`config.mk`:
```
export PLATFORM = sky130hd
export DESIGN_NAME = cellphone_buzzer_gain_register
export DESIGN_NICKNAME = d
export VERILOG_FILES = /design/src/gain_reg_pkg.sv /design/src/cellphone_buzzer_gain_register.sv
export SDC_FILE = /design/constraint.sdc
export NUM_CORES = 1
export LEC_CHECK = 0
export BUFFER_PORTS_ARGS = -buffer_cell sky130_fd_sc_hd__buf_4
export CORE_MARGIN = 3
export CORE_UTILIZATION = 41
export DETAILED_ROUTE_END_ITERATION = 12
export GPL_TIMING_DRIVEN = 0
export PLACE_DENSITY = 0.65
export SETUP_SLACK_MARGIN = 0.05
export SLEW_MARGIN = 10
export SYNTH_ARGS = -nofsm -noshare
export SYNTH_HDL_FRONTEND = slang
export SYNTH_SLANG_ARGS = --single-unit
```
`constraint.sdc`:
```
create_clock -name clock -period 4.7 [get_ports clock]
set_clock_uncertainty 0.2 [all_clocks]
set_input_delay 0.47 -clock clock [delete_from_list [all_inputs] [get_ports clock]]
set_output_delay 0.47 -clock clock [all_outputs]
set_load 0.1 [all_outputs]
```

___

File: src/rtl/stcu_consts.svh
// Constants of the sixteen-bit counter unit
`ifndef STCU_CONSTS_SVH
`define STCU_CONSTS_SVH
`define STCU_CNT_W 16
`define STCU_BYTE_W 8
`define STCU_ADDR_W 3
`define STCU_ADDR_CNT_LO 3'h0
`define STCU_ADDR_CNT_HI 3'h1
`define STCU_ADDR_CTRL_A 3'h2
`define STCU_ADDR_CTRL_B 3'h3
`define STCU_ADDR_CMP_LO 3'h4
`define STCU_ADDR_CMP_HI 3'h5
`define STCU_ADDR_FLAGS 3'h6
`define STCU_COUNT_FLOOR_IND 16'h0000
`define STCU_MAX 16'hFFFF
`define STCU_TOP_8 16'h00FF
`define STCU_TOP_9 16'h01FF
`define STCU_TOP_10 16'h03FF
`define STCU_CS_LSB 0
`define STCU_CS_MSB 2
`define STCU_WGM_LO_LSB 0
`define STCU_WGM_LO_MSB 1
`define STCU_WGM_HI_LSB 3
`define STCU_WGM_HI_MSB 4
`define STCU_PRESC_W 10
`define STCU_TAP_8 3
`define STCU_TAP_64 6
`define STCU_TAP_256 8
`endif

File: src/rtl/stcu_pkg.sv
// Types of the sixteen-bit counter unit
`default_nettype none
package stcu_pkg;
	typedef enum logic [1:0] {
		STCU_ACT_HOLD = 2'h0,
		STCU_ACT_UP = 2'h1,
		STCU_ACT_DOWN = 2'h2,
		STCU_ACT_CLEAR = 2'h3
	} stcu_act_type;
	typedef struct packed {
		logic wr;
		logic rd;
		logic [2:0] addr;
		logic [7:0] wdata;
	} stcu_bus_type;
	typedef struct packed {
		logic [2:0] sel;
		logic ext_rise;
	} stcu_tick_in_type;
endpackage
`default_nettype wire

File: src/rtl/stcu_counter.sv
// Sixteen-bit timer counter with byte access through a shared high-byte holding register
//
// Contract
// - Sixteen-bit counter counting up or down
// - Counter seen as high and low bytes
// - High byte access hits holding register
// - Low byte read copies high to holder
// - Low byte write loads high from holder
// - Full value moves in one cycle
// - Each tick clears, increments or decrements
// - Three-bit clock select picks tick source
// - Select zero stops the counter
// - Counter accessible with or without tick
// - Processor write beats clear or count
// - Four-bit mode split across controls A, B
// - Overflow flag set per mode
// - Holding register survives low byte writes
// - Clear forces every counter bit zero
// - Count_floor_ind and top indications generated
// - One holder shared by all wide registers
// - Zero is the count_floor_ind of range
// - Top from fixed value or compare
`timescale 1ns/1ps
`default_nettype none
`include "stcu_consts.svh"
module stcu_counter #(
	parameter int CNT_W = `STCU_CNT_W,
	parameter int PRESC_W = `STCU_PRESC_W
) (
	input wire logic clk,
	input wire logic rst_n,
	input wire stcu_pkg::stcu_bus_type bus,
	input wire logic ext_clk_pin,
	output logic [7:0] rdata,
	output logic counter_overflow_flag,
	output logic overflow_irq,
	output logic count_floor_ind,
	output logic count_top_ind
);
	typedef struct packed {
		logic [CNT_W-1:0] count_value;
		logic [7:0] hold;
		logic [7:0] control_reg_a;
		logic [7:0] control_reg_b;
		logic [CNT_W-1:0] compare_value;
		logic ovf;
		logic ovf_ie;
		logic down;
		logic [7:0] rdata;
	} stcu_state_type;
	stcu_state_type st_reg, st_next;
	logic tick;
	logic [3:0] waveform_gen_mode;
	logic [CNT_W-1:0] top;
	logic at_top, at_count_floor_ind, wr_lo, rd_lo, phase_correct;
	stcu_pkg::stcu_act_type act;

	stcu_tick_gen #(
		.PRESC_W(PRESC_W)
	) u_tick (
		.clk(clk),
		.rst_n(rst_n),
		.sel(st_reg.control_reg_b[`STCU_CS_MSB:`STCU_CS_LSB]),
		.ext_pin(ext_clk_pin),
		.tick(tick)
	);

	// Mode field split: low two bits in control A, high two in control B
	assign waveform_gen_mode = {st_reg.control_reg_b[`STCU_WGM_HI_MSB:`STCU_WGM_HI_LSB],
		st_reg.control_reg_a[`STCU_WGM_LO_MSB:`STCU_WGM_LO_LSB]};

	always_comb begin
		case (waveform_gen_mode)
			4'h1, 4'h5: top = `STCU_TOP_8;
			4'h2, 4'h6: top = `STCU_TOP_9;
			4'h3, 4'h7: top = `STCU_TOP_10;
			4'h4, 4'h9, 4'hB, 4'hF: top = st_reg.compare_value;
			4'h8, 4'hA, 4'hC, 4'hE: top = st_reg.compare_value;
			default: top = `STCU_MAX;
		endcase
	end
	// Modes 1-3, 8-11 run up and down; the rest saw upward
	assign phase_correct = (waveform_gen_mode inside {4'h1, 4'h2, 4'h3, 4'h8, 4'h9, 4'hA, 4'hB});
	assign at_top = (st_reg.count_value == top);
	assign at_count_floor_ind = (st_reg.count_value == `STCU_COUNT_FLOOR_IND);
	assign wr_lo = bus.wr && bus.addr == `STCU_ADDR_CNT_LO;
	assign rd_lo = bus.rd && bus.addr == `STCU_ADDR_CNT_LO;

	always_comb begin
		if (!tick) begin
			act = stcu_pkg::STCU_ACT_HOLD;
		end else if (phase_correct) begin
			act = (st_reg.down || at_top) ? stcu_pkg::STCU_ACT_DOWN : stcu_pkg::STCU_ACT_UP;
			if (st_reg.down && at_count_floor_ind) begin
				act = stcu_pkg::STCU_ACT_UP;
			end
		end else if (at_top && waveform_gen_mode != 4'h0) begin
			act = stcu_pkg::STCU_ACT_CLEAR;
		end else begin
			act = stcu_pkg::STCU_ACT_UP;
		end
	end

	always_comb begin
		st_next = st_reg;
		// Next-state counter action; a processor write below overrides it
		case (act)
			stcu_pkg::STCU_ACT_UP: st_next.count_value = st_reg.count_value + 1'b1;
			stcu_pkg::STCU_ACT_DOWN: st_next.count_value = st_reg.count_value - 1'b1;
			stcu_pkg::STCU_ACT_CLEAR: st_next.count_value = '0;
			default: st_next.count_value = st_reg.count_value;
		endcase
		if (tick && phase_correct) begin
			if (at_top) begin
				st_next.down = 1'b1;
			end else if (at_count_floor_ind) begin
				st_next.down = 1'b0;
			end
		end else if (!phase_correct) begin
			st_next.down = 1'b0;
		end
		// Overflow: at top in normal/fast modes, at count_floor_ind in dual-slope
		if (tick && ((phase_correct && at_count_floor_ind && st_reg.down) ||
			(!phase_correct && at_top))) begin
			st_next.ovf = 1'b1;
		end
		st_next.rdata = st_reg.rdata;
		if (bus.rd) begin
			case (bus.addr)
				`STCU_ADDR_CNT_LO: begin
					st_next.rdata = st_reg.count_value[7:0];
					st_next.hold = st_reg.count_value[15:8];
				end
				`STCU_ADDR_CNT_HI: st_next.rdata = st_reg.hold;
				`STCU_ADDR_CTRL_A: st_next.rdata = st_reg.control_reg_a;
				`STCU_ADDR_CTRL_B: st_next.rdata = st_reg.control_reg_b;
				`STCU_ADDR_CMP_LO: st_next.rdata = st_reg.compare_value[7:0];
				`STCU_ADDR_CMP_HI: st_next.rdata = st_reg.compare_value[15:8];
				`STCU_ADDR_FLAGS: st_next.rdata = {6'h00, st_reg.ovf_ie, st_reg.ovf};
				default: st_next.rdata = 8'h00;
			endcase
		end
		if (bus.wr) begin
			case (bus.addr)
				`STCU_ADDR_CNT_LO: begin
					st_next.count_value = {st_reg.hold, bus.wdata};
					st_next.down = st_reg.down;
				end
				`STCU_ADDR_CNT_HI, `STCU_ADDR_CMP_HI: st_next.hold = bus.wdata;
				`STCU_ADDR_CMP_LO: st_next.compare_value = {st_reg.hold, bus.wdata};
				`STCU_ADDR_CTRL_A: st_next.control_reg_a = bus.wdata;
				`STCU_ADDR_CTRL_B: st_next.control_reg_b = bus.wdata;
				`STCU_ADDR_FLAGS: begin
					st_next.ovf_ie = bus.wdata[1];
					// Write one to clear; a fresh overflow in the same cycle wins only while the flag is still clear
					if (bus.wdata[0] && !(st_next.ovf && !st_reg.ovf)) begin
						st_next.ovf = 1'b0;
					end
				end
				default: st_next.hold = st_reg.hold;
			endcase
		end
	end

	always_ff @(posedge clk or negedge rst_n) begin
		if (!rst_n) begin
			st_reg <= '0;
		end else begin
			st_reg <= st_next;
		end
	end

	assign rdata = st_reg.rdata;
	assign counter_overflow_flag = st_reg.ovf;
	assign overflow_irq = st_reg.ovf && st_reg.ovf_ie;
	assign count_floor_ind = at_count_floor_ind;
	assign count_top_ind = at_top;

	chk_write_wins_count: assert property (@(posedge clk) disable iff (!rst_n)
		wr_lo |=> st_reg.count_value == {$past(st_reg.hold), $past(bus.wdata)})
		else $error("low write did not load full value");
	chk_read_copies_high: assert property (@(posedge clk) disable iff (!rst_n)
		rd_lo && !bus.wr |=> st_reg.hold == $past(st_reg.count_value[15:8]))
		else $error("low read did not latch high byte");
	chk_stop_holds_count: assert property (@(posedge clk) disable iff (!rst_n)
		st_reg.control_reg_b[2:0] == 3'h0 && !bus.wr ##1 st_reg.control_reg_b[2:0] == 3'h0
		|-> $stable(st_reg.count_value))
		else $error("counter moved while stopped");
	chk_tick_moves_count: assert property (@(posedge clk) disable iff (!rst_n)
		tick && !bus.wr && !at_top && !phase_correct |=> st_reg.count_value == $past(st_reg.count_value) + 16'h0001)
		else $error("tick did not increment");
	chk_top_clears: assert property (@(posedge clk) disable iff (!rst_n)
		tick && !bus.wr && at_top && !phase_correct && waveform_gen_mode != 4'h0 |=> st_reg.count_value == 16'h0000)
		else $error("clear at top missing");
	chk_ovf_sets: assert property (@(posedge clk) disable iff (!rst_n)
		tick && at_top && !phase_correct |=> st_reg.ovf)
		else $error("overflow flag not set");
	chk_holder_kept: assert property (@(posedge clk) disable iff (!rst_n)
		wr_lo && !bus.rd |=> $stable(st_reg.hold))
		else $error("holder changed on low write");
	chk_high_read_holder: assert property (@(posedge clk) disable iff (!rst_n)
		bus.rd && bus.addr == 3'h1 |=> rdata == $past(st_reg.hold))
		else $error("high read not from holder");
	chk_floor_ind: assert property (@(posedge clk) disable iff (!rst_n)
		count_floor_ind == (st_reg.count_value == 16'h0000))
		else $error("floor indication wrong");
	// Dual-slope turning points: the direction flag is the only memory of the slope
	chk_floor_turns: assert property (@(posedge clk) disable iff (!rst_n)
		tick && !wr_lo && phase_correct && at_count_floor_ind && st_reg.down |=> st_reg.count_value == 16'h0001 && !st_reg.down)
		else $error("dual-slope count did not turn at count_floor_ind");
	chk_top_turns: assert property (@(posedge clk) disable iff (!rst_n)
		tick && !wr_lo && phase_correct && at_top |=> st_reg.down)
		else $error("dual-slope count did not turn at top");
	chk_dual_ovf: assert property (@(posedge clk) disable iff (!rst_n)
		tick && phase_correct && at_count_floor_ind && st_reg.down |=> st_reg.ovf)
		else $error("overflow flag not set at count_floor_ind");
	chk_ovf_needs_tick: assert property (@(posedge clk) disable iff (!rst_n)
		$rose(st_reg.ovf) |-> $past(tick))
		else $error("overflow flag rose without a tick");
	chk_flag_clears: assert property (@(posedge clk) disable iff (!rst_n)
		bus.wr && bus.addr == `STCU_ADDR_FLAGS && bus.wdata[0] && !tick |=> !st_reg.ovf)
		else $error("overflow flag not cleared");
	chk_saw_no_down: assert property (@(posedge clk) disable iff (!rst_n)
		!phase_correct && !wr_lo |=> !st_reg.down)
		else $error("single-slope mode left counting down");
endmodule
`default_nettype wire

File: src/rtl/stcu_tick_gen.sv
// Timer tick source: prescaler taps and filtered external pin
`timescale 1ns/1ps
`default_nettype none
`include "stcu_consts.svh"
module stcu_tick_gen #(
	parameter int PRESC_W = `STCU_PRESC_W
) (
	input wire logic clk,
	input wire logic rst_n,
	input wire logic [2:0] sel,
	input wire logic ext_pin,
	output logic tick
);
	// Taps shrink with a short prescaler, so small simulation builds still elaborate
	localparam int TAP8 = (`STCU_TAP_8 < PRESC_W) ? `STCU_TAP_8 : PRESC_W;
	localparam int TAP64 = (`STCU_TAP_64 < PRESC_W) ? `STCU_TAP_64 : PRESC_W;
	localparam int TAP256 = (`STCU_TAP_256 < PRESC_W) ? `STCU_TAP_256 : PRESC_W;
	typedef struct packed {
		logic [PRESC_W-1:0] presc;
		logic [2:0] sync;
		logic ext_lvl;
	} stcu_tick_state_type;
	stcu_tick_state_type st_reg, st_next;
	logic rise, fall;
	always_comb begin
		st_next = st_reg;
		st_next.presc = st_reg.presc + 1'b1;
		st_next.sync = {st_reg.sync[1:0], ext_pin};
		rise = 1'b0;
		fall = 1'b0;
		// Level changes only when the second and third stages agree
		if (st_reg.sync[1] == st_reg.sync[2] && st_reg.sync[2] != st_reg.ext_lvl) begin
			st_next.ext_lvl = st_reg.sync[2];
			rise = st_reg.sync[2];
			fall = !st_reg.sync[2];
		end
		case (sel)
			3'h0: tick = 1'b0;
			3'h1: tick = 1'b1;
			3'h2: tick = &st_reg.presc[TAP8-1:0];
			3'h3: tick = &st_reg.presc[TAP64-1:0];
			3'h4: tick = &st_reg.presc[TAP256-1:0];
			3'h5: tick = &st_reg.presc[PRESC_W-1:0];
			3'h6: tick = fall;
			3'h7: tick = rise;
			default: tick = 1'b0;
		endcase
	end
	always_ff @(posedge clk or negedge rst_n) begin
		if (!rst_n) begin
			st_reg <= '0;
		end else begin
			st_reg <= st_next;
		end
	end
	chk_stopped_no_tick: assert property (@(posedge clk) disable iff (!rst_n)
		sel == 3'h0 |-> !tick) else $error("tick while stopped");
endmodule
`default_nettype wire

___

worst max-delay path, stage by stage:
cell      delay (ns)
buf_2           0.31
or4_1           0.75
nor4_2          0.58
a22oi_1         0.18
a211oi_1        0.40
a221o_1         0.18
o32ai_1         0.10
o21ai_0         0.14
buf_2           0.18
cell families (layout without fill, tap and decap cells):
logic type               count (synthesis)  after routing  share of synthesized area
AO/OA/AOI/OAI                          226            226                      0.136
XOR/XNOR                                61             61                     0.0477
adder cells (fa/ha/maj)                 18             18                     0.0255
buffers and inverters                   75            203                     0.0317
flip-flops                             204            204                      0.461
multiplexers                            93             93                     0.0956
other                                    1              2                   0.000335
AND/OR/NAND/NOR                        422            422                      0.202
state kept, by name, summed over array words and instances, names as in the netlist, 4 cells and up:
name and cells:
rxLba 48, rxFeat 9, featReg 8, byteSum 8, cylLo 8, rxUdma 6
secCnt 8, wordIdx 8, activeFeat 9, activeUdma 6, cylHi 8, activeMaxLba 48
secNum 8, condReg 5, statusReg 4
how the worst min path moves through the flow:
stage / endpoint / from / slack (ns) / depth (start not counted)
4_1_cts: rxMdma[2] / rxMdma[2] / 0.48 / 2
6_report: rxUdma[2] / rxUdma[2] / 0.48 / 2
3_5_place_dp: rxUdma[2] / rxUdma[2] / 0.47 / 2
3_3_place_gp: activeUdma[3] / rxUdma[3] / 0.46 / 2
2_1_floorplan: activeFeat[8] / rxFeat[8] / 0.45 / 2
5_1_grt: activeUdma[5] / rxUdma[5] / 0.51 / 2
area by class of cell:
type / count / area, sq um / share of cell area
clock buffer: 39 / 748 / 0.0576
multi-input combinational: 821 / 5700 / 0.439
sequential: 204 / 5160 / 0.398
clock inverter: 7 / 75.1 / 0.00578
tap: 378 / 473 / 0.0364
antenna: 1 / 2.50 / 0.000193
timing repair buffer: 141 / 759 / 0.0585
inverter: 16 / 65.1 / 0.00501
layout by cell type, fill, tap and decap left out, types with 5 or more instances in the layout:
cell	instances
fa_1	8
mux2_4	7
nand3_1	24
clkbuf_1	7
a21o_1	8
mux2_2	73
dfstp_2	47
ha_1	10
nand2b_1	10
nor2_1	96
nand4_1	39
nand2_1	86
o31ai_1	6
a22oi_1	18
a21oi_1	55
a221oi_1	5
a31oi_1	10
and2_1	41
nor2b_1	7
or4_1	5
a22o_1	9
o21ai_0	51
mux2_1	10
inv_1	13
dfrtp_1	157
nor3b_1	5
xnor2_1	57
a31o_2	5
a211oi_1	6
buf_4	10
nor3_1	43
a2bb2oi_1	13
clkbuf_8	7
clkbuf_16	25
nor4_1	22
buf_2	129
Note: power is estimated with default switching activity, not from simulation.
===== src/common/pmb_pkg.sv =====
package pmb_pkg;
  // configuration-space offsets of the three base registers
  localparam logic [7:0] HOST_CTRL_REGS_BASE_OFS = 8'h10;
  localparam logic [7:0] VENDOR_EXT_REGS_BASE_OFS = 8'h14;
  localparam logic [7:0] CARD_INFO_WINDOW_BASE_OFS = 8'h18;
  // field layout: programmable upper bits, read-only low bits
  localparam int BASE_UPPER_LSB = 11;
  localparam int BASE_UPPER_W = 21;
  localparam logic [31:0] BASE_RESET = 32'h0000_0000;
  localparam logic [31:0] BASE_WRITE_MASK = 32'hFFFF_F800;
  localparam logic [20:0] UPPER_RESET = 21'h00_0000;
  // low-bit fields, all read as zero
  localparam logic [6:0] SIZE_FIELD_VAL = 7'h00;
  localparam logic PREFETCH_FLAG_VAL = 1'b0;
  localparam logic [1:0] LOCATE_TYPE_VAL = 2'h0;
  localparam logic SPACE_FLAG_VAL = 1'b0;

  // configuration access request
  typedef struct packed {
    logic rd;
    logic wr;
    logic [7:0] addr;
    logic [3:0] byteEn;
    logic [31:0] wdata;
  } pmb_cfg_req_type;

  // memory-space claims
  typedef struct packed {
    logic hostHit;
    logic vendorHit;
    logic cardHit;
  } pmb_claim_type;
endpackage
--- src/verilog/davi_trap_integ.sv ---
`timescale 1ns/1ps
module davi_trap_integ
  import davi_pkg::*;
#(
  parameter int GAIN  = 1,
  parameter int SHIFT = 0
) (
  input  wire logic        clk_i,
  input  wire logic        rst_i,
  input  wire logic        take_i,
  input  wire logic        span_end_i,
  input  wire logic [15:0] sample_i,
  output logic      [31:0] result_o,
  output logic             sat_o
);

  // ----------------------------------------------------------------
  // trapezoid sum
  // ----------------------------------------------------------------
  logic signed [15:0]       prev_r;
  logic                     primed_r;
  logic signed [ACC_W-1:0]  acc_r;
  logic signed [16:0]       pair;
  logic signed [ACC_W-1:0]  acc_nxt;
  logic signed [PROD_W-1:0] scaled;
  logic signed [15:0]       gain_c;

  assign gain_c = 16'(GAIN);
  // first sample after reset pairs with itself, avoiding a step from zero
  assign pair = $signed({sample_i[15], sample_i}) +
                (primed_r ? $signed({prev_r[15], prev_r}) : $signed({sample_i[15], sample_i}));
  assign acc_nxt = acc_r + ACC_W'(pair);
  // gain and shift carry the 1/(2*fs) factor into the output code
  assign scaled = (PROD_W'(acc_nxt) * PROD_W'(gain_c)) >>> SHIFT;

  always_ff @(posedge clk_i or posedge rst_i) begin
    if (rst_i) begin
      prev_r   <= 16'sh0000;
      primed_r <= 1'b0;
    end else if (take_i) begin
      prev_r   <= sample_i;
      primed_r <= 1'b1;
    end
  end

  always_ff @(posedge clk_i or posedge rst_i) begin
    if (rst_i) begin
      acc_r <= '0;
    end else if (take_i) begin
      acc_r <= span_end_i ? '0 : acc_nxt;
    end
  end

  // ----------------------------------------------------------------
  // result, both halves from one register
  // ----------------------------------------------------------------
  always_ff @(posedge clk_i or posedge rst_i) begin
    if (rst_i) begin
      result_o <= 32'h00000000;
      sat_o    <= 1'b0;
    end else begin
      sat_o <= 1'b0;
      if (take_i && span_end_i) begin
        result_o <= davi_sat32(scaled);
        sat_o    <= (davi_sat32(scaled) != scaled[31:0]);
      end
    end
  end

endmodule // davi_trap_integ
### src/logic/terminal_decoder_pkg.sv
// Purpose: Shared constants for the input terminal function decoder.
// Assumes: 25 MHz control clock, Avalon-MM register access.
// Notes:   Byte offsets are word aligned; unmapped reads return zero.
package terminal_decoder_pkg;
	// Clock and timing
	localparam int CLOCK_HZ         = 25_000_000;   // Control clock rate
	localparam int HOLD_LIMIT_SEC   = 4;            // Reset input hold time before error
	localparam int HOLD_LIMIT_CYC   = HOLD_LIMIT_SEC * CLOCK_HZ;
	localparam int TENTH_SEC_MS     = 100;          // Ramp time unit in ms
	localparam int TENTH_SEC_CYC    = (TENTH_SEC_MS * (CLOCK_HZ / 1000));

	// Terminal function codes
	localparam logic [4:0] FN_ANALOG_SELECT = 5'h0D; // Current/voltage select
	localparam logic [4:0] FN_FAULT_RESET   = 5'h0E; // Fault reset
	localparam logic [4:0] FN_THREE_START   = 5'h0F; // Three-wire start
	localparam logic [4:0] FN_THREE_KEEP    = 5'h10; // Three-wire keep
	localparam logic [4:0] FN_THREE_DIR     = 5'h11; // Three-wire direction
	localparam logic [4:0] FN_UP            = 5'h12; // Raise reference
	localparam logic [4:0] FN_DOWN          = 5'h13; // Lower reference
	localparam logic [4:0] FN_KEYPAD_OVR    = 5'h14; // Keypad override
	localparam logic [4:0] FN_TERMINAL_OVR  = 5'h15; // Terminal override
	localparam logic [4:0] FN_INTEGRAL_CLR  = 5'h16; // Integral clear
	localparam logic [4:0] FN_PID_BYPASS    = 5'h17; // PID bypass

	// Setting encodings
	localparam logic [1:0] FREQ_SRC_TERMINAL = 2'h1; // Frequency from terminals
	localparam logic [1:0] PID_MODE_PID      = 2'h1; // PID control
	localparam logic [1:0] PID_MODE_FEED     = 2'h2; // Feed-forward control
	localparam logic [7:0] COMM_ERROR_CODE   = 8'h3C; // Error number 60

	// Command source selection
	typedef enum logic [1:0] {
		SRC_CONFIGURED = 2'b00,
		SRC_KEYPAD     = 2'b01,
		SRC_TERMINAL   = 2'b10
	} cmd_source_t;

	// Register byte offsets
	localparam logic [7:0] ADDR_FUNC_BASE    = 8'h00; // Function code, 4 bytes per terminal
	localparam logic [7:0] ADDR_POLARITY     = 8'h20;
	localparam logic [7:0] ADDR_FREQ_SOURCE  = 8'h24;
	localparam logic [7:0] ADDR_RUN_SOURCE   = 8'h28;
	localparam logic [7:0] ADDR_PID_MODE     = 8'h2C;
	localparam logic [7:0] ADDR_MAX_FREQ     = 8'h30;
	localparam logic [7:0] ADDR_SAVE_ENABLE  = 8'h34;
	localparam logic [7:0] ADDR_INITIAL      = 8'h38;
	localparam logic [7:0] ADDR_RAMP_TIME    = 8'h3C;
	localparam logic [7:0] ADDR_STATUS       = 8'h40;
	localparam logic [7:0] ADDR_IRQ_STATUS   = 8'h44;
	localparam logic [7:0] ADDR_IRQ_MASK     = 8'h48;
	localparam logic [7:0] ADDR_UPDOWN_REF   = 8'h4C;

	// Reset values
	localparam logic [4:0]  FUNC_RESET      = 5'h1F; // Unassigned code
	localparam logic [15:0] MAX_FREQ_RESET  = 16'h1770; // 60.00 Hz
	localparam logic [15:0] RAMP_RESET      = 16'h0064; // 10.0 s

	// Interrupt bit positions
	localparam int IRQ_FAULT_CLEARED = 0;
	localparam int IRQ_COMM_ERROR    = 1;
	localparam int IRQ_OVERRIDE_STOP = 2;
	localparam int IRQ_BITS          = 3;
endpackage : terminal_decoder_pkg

___

| Action item |
Copy each line of the listing in which the word "rxUdma" can be found.

| Answer to this exercise |
rxLba 48, rxFeat 9, featReg 8, byteSum 8, cylLo 8, rxUdma 6
6_report: rxUdma[2] / rxUdma[2] / 0.48 / 2
3_5_place_dp: rxUdma[2] / rxUdma[2] / 0.47 / 2
3_3_place_gp: activeUdma[3] / rxUdma[3] / 0.46 / 2
5_1_grt: activeUdma[5] / rxUdma[5] / 0.51 / 2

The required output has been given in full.